◆ WHAT THE TASK ASKS ◆
Below are the records; give again exactly the line with "2582 | 7350 |", the line with "localparam [2:0] S_IDLE", and each line that lies between them, and nothing besides.

◆ DATA LISTING ◆
━━━━━━━━━━━━━━━━━━━━

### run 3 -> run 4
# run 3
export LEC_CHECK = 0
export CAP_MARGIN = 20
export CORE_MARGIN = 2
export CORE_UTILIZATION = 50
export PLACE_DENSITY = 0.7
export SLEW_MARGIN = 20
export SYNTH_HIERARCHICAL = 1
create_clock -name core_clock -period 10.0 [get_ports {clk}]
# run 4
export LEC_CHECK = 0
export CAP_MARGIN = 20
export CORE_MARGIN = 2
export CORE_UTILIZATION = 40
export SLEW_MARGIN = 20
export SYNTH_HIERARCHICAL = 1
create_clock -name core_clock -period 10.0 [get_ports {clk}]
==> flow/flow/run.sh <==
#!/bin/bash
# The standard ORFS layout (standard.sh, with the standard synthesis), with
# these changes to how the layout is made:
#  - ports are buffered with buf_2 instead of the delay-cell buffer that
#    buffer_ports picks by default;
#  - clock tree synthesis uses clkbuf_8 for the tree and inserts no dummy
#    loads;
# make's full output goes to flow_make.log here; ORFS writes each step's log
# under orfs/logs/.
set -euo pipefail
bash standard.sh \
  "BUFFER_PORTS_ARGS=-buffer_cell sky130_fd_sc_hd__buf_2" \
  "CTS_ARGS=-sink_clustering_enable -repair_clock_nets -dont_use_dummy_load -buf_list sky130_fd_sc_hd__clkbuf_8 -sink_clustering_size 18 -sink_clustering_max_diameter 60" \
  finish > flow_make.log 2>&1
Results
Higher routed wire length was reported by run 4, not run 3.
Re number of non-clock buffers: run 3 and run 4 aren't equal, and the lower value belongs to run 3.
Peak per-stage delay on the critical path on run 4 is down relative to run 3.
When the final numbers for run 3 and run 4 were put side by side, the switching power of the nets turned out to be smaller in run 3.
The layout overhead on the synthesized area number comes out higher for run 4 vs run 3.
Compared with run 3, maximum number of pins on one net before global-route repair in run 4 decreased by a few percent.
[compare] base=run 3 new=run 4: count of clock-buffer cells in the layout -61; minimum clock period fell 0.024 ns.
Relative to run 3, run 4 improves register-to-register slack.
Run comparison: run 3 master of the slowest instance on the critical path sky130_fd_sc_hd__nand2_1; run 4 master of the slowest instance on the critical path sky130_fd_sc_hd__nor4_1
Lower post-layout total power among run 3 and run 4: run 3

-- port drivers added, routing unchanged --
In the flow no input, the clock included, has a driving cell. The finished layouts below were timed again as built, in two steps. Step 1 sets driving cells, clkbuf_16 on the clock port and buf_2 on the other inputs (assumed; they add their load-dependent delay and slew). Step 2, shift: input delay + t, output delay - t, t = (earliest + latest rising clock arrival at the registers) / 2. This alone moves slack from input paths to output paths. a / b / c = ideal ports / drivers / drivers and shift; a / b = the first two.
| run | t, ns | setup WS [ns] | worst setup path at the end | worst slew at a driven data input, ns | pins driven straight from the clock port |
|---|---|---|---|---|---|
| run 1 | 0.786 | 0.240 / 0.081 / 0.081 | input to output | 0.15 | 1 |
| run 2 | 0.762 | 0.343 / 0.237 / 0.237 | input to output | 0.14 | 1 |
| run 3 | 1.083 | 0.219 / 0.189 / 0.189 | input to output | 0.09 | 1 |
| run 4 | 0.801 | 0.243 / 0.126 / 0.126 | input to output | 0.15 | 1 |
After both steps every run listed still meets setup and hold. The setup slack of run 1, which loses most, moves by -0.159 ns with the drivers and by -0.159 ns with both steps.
Source: an optimization exercise on an open RTL-to-GDS flow (aim: small area). Production flows keep margins and buffers that such runs may drop. In this exercise RTL edits were held to simulation tests only and were not proved equivalent to the original. The clock port is modelled as an ideal driver; clocking choices that lean on that would not hold on a real chip. No activity file was given, so power comes from the tool's default toggle rates.

Setup of old:
## Panorama
module Panorama(SW, KEY, CLOCK_50, LEDR, HEX0, HEX1, HEX2, HEX3, HEX4, HEX5, HEX6, HEX7, LEDG);
    input [17:0] SW;
    input [3:0] KEY;
    input CLOCK_50;
    output [17:0] LEDR;
    output [6:0] HEX0, HEX1, HEX2, HEX3, HEX4, HEX5, HEX6, HEX7;
    output [7:0] LEDG;
    wire clk = CLOCK_50;
    wire resetn = KEY[0];
    wire next = ~KEY[1];
    wire go = ~KEY[3];
    wire hint = SW[17];
    localparam S_WAIT_DEC = 4'd0, S_LD3 = 4'd1, S_LD2 = 4'd3, S_LD1 = 4'd2, S_LD0 = 4'd6, S_LDW = 4'd7, S_BWW = 4'd5, S_WB = 4'd12, S_WBC = 4'd13, S_WBCW = 4'd15, S_GO = 4'd14, S_GOW = 4'd10, S_GOWW = 4'd11, S_RW = 4'd8;
    localparam F_OFF = 2'd0, F_ON = 2'd1, F_CHECK = 2'd2, F_STOP = 2'd3;
    reg [3:0] st;
    reg [1:0] fst;
    reg [3:0] d3, d2, d1, d0;
    reg [2:0] tt;
    reg [3:0] to;
    reg [8:0] rr;
    reg [1:0] ftn;
    reg [9:0] uc;
    reg ft;
    reg timeranout;
    reg result;
    reg [4:0] sct;
    reg [3:0] sco;
    wire chk = (st[3] & st[2] & ~st[1]) | (st[3] & st[2] & st[0]);
    wire chk2 = (st[3] & ~st[1] & st[0]);
    wire over = (st[3] & st[2] & st[1] & ~st[0]);
    wire overwait = (st[3] & ~st[2] & st[1]);
    wire reset_digits = (st[3] & ~st[2] & ~st[1]);
    wire [10:0] p3;
    assign p3[0] = (d3[0]);
    assign p3[1] = (d3[1]);
    assign p3[2] = (~d3[2] & d3[0]) | (d3[2] & ~d3[0]);
    assign p3[3] = (~d3[3] & ~d3[2] & ~d3[1] & d3[0]) | (d3[3] & ~d3[0]) | (d3[2] & d3[1]) | (d3[1] & ~d3[0]);
    assign p3[4] = (~d3[3] & ~d3[2] & d3[0]) | (~d3[2] & d3[1]) | (d3[2] & ~d3[1]);
    assign p3[5] = (d3[3]) | (d3[2]) | (d3[1]) | (d3[0]);
    assign p3[6] = (d3[3]) | (d3[2]) | (d3[1]) | (d3[0]);
    assign p3[7] = (d3[3] & ~d3[0]) | (d3[2] & ~d3[0]) | (d3[1] & ~d3[0]);
    assign p3[8] = (d3[3] & ~d3[0]) | (d3[2] & ~d3[1] & ~d3[0]) | (d3[1] & d3[0]);
    assign p3[9] = (d3[3] & ~d3[0]) | (d3[2] & d3[1]) | (d3[2] & d3[0]);
    assign p3[10] = (d3[3] & d3[0]);
    wire [7:0] p2;
    assign p2[0] = (d2[0]);
    assign p2[1] = (d2[1]);
    assign p2[2] = (d2[2]);
    assign p2[3] = (~d2[3] & d2[0]) | (d2[3] & ~d2[0]);
  ...
Size in the first run: roughly 62 flip-flops, ~110 I/O pins, about 4000 um^2 of cells after synthesis.
==> flow/config.mk <==
export PLATFORM = sky130hd
export DESIGN_NAME = Panorama
export DESIGN_NICKNAME = Panorama
export VERILOG_FILES = /design/flow/design.v
export SDC_FILE = /design/flow/constraint.sdc
export NUM_CORES = 4
export LEC_CHECK = 0
export CAP_MARGIN = 20
export CORE_MARGIN = 2
export CORE_UTILIZATION = 60
export CTS_BUF_LIST = sky130_fd_sc_hd__clkbuf_2 sky130_fd_sc_hd__clkbuf_4 sky130_fd_sc_hd__clkbuf_8
export SLEW_MARGIN = 20
==> flow/constraint.sdc <==
create_clock -name core_clock -period 25.0 [get_ports {CLOCK_50}]
set_input_delay 5.0000 -clock core_clock [delete_from_list [all_inputs] [get_ports {CLOCK_50}]]
set_output_delay 5.0000 -clock core_clock [all_outputs]
set_load 0.01 [all_outputs]
standard.sh (not shown) runs the stock make flow with config.mk's settings and CLKGATE_MAP_FILE= SYNTH_SCRIPT=/design/flow/synth_recipe.tcl, a recipe that flattens the netlist after the stock synthesis.
==> flow/flow/run.sh <==
#!/bin/bash
# The standard ORFS layout (standard.sh) with these changes:
#  - synthesis: adders are not extracted into adder cells and ABC maps the logic with an
#    area-oriented script (flow/synth.tcl, flow/area.abc); registers are unchanged;
#  - port buffers are the smallest buffer cell instead of the one buffer_ports picks;
#  - clock tree synthesis adds no dummy loads and builds the tree from clkbuf_4 cells, after
#    which the root buffer alone is made a clkbuf_8 (flow/root_buf.tcl).
# Each tool's output goes to a log here: flow_to_cts.log, root_buf.log, flow_finish.log
# (ORFS also keeps each step's log under orfs/logs).
set -euo pipefail
export FLOW_WORK="$PWD"
export FLOW_ABC_SCRIPT="$PWD/flow/area.abc"
export BUFFER_PORTS_ARGS="-buffer_cell sky130_fd_sc_hd__buf_1"
export CTS_ARGS="-sink_clustering_enable -repair_clock_nets -dont_use_dummy_load -buf_list {sky130_fd_sc_hd__clkbuf_4}"
bash standard.sh SYNTH_SCRIPT="$PWD/flow/synth.tcl" cts > flow_to_cts.log 2>&1
export FLOW_CTS_ODB="$PWD/orfs/results/sky130hd/Panorama/base/4_cts.odb"
openroad -no_init -exit "$PWD/flow/root_buf.tcl" > root_buf.log 2>&1
bash standard.sh SYNTH_SCRIPT="$PWD/flow/synth.tcl" finish > flow_finish.log 2>&1
Other scripts of this flow, unchanged in this note and not shown: flow/flow/area.abc, flow/flow/root_buf.tcl, flow/flow/synth.tcl
## Diff of input files: new against old
--- a/flow/design.v
+++ b/flow/design.v
@@ -243,14 +243,14 @@
                 sco <= 4'd0;
                 sct <= sct + 5'd1;
             end else
                 sco <= sco + 4'd1;
         end
     end
-    localparam [9:0] UC_0 = 10'd735, UC_99 = 10'd615, UC_123 = 10'd800, UC_248 = 10'd544,
-                     UC_498 = 10'd552, UC_998 = 10'd608;
+    localparam [9:0] UC_99 = 10'd761, UC_123 = 10'd687, UC_248 = 10'd343,
+                     UC_498 = 10'd598, UC_998 = 10'd345;
     wire f_dur = (uc == UC_99);
     reg [9:0] uc_last;
     always @(*) begin
         case (ftn)
             2'd0: uc_last = UC_123;
             2'd1: uc_last = UC_248;
@@ -266,13 +266,13 @@
         if (!resetn)
             ftn <= 2'd3;
         else if (check)
             ftn <= tt[1:0];
         ft <= en && (uc == uc_last);
         if (!en || fchg || ft)
-            uc <= UC_0;
+            uc <= 10'd0;
         else
             uc <= uc_step;
     end
     always @(posedge clk) begin
         if (!resetn)
             fst <= F_OFF;
--- outcome ---
- Layout multi-input combinational cell count: new vs old up about 3%
- new against old: final design instance area without fill has increased; peak ir drop on the vdd network now smaller; shortest period the worst path allows +0.056 ns; global routing met2 resource utilization now sits lower; portion of total power attributed to the clock network went down.
- new: synthesized-area fraction occupied by xor and xnor cells is 0.43 points lower than what old reported.
- Looking at largest family of logic cells by synthesized area, the compound AO/OA/AOI/OAI gates result is from old; the simple AND/OR/NAND/NOR gates one comes from new.
- sky130_fd_sc_hd__o21ai_0 as the slowest stage cell on the critical path was reported by new, and sky130_fd_sc_hd__nand2b_1 by old.

re-timing with driven ports:
How much do the figures lean on ideal ports? The routed layouts below were timed once more, with nothing changed but the port constraints. Step 1, drivers: a clkbuf_16 drives CLOCK_50 and a buf_2 each remaining input, both assumed. Step 2 adds t to the input delays and takes it off the output delays; t is the mean of the earliest and latest rising clock arrival at the registers after step 1. Input paths then give back, and output paths get back, about the clock's delay inside the block. Three values: ideal ports, drivers, drivers and shift; two values: the first two.
| run | t, ns | slack for setup (ns) | worst setup path at the end | clock arrival spread, ns | pins driven straight from the clock port |
|---|---|---|---|---|---|
| old | 0.364 | 13.732 / 13.707 / 13.707 | input to output | 0.024 / 0.024 | 1 |
| new | 0.356 | 13.675 / 13.644 / 13.644 | input to output | 0.033 / 0.033 | 1 |
After both steps setup and hold are still met in every run listed. For new, which loses most, drivers alone change the setup slack by -0.031 ns; drivers and shift together by -0.031 ns.
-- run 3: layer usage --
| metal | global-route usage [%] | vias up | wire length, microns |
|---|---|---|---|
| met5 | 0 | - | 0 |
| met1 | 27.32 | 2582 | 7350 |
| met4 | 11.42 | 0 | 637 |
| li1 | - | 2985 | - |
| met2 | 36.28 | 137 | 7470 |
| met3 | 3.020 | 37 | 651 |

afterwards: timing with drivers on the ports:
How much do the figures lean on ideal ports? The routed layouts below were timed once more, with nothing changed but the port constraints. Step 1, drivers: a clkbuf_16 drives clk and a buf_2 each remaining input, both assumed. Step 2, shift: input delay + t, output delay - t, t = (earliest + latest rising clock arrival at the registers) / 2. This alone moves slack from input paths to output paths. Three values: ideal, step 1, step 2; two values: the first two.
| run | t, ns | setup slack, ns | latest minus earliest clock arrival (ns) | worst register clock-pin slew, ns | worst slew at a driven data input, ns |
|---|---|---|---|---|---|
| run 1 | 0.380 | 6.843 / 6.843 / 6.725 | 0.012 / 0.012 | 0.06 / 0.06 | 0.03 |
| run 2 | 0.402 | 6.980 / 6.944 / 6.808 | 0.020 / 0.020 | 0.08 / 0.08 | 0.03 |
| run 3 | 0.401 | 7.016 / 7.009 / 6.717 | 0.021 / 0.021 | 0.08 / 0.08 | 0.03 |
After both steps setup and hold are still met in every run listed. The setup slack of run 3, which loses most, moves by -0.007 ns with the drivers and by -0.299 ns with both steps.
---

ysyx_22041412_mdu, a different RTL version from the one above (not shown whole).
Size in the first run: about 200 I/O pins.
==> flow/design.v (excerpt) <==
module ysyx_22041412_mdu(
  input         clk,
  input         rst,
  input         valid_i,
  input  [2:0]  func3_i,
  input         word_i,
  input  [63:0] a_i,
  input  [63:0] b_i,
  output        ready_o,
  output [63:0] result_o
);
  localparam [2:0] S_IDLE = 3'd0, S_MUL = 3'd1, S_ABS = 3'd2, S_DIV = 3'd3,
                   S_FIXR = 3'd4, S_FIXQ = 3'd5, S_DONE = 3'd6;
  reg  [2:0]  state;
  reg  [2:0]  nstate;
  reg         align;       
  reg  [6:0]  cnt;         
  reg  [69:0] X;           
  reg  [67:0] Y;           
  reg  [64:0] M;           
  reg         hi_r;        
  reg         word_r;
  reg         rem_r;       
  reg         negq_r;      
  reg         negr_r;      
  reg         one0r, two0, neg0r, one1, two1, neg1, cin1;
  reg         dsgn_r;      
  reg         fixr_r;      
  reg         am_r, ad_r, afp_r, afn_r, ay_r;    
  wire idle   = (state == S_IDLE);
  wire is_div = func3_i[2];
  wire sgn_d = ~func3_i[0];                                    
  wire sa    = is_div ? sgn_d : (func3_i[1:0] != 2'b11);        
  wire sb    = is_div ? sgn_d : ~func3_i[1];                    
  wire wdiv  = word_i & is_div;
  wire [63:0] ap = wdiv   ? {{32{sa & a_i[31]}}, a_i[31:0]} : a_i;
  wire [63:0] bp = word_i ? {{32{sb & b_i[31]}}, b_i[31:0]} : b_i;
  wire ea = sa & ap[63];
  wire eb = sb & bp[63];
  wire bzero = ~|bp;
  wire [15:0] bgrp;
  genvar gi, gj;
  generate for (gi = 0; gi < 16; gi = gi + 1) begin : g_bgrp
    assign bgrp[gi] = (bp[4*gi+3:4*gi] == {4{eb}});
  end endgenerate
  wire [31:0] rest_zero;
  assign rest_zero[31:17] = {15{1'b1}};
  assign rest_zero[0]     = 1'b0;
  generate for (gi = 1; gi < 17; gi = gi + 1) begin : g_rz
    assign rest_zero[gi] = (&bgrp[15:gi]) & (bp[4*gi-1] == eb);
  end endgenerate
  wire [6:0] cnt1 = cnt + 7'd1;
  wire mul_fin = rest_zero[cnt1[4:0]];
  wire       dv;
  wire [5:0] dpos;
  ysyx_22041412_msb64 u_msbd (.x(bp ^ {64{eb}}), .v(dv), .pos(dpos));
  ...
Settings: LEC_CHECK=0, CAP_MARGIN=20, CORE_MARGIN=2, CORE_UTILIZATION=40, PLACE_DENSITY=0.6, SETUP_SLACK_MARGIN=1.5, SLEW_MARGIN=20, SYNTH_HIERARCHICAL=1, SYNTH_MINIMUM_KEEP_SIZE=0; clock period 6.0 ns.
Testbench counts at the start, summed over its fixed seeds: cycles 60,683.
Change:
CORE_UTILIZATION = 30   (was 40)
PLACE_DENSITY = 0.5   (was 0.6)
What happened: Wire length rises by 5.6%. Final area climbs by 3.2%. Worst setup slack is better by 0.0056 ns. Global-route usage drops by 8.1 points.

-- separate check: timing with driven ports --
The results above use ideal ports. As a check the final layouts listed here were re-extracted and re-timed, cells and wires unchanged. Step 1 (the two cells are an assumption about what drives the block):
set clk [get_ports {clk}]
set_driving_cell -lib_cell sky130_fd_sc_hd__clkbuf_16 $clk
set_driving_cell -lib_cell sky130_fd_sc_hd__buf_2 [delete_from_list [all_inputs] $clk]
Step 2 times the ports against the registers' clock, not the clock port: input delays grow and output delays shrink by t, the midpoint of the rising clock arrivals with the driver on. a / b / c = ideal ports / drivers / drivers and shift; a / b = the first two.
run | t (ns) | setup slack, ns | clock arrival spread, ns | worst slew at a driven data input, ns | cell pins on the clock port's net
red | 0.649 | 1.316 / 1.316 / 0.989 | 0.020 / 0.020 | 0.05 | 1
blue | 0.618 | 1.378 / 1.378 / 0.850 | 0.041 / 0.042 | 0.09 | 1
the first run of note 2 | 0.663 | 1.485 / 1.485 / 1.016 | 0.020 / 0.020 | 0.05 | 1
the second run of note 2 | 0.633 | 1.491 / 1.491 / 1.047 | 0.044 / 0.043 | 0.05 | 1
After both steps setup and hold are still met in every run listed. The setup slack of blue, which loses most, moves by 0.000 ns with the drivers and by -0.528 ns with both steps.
Background: an optimization exercise with open tools, aiming at small area, a short achievable clock period and few clock cycles per item. Do not read the settings as production practice.
The RTL was checked by simulation tests, not by an equivalence proof against the original design.

// fp_top
module fp_top
#(
    parameter fp_pkg::fp_format_e  FP_FORMAT   = fp_pkg::FP32,
    parameter fp_pkg::int_format_e INT_FORMAT  = fp_pkg::INT32,
    parameter logic        RISCV_MODE  = 1'b0
)
(
    input clk_i,
    input rst_i,
    input start_i,
    output logic ready_o,
    input [63:0] a_i,
    input [63:0] b_i,
    input [63:0] c_i,
    input fp_pkg::roundmode_e rnd_i,
    input fp_pkg::float_op_e op_i,
    input [1:0] op_modify_i,
    output logic [63:0] result_o,
    output logic valid_o,
    output fp_pkg::status_t flags_o
);
Size: ~600 flip-flops, ~280 I/O pins, about 0.11 mm² of cells after synthesis.
clock: 20.0 ns
lec_check: 0
abc_area: 1
cap_margin: 20
core_margin: 2
core_utilization: 40
setup_slack_margin: 5
slew_margin: 20
standard.sh (not shown) runs the stock make flow with config.mk's settings and CLKGATE_MAP_FILE= SYNTH_SCRIPT=/design/flow/synth_recipe.tcl, a recipe that flattens the netlist after the stock synthesis.
==> flow/flow/run.sh <==
#!/bin/bash
set -euo pipefail
bash standard.sh SETUP_SLACK_MARGIN=6.5 finish > flow_make.log 2>&1
Testbench counts at the start, summed over its fixed seeds: cycles 35,466, ops 24,000.
Change:
--- a/flow/config.mk
+++ b/flow/config.mk
@@ -8 +7,0 @@
-export ABC_AREA = 1
The new run completed without violations.
Wire length climbs by 9.1%.
Register-to-register slack loses 1.2 ns.
Fmax shrinks by 8.0%.
Setup slack gets worse by 1.2 ns.
Count of clock-buffer cells in the layout goes up by 2.
Sequential share of layout area went down by 1.0 points.
First-iteration DRC count goes up by 12%.
Die area goes up by 1.2%.
Change:
==> flow/flow/run.sh (replaced) <==
#!/bin/bash
set -euo pipefail
bash standard.sh SETUP_SLACK_MARGIN=8 finish > flow_make.log 2>&1
--- a/flow/config.mk
+++ b/flow/config.mk
@@ -7,0 +8 @@
+export ABC_AREA = 1
After rerunning: Area after synthesis decreases slightly. Utilization increases by 1.1 points. Routed wire length decreases slightly.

━━━━━━━━━━━━━━━━━━━━

◆ ANSWER BOX ◆
| met1 | 27.32 | 2582 | 7350 |
| met4 | 11.42 | 0 | 637 |
| li1 | - | 2985 | - |
| met2 | 36.28 | 137 | 7470 |
| met3 | 3.020 | 37 | 651 |

afterwards: timing with drivers on the ports:
How much do the figures lean on ideal ports? The routed layouts below were timed once more, with nothing changed but the port constraints. Step 1, drivers: a clkbuf_16 drives clk and a buf_2 each remaining input, both assumed. Step 2, shift: input delay + t, output delay - t, t = (earliest + latest rising clock arrival at the registers) / 2. This alone moves slack from input paths to output paths. Three values: ideal, step 1, step 2; two values: the first two.
| run | t, ns | setup slack, ns | latest minus earliest clock arrival (ns) | worst register clock-pin slew, ns | worst slew at a driven data input, ns |
|---|---|---|---|---|---|
| run 1 | 0.380 | 6.843 / 6.843 / 6.725 | 0.012 / 0.012 | 0.06 / 0.06 | 0.03 |
| run 2 | 0.402 | 6.980 / 6.944 / 6.808 | 0.020 / 0.020 | 0.08 / 0.08 | 0.03 |
| run 3 | 0.401 | 7.016 / 7.009 / 6.717 | 0.021 / 0.021 | 0.08 / 0.08 | 0.03 |
After both steps setup and hold are still met in every run listed. The setup slack of run 3, which loses most, moves by -0.007 ns with the drivers and by -0.299 ns with both steps.
---

ysyx_22041412_mdu, a different RTL version from the one above (not shown whole).
Size in the first run: about 200 I/O pins.
==> flow/design.v (excerpt) <==
module ysyx_22041412_mdu(
  input         clk,
  input         rst,
  input         valid_i,
  input  [2:0]  func3_i,
  input         word_i,
  input  [63:0] a_i,
  input  [63:0] b_i,
  output        ready_o,
  output [63:0] result_o
);
  localparam [2:0] S_IDLE = 3'd0, S_MUL = 3'd1, S_ABS = 3'd2, S_DIV = 3'd3,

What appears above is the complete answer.